**Requirement**: Reproduce the entries that follow verbatim, down to the final line.

Source data:
--- src/rtl/bicubic_tap_sequencer_if.sv ---
// ---------------------------------------------------------------------------
// bicubic_tap_sequencer_if
//
// Bundles every non-clock signal of the bicubic tap sequencer:
//   source stream  : in_valid, in_ready, in_pixel[7:0]
//   multiplier bus : mult_weight_1..4[3:0]   (sign-magnitude weights)
//                    mult_pixel_1..4[8:0]    ({1'b0, window pixel})
//                    mult_inner_product[7:0], mult_inner_product_sign
//   output stream  : out_valid, out_ready, out_pixel[7:0], out_last
//
// The sequencer connects through the slave modport. The surrounding
// environment (line buffer, external multiplier, vertical pass) connects
// through the master modport.
// ---------------------------------------------------------------------------
interface bicubic_tap_sequencer_if;

    logic       in_valid;
    logic       in_ready;
    logic [7:0] in_pixel;

    logic [3:0] mult_weight_1;
    logic [3:0] mult_weight_2;
    logic [3:0] mult_weight_3;
    logic [3:0] mult_weight_4;
    logic [8:0] mult_pixel_1;
    logic [8:0] mult_pixel_2;
    logic [8:0] mult_pixel_3;
    logic [8:0] mult_pixel_4;
    logic [7:0] mult_inner_product;
    logic       mult_inner_product_sign;

    logic       out_valid;
    logic       out_ready;
    logic [7:0] out_pixel;
    logic       out_last;

    modport slave (
        input  in_valid,
        input  in_pixel,
        output in_ready,
        output mult_weight_1,
        output mult_weight_2,
        output mult_weight_3,
        output mult_weight_4,
        output mult_pixel_1,
        output mult_pixel_2,
        output mult_pixel_3,
        output mult_pixel_4,
        input  mult_inner_product,
        input  mult_inner_product_sign,
        output out_valid,
        input  out_ready,
        output out_pixel,
        output out_last
    );

    modport master (
        output in_valid,
        output in_pixel,
        input  in_ready,
        input  mult_weight_1,
        input  mult_weight_2,
        input  mult_weight_3,
        input  mult_weight_4,
        input  mult_pixel_1,
        input  mult_pixel_2,
        input  mult_pixel_3,
        input  mult_pixel_4,
        output mult_inner_product,
        output mult_inner_product_sign,
        input  out_valid,
        output out_ready,
        input  out_pixel,
        input  out_last
    );

endinterface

**Output**:
--- src/rtl/bicubic_tap_sequencer_if.sv ---
// ---------------------------------------------------------------------------
// bicubic_tap_sequencer_if
//
// Bundles every non-clock signal of the bicubic tap sequencer:
//   source stream  : in_valid, in_ready, in_pixel[7:0]
//   multiplier bus : mult_weight_1..4[3:0]   (sign-magnitude weights)
//                    mult_pixel_1..4[8:0]    ({1'b0, window pixel})
//                    mult_inner_product[7:0], mult_inner_product_sign
//   output stream  : out_valid, out_ready, out_pixel[7:0], out_last
//
// The sequencer connects through the slave modport. The surrounding
// environment (line buffer, external multiplier, vertical pass) connects
// through the master modport.
// ---------------------------------------------------------------------------
interface bicubic_tap_sequencer_if;

    logic       in_valid;
    logic       in_ready;
    logic [7:0] in_pixel;

    logic [3:0] mult_weight_1;
    logic [3:0] mult_weight_2;
    logic [3:0] mult_weight_3;
    logic [3:0] mult_weight_4;
    logic [8:0] mult_pixel_1;
    logic [8:0] mult_pixel_2;
    logic [8:0] mult_pixel_3;
    logic [8:0] mult_pixel_4;
    logic [7:0] mult_inner_product;
    logic       mult_inner_product_sign;

    logic       out_valid;
    logic       out_ready;
    logic [7:0] out_pixel;
    logic       out_last;

    modport slave (
        input  in_valid,
        input  in_pixel,
        output in_ready,
        output mult_weight_1,
        output mult_weight_2,
        output mult_weight_3,
        output mult_weight_4,
        output mult_pixel_1,
        output mult_pixel_2,
        output mult_pixel_3,
        output mult_pixel_4,
        input  mult_inner_product,
        input  mult_inner_product_sign,
        output out_valid,
        input  out_ready,
        output out_pixel,
        output out_last
    );

    modport master (
        output in_valid,
        output in_pixel,
        input  in_ready,
        input  mult_weight_1,
        input  mult_weight_2,
        input  mult_weight_3,
        input  mult_weight_4,
        input  mult_pixel_1,
        input  mult_pixel_2,
        input  mult_pixel_3,
        input  mult_pixel_4,
        output mult_inner_product,
        output mult_inner_product_sign,
        input  out_valid,
        output out_ready,
        input  out_pixel,
        input  out_last
    );

endinterface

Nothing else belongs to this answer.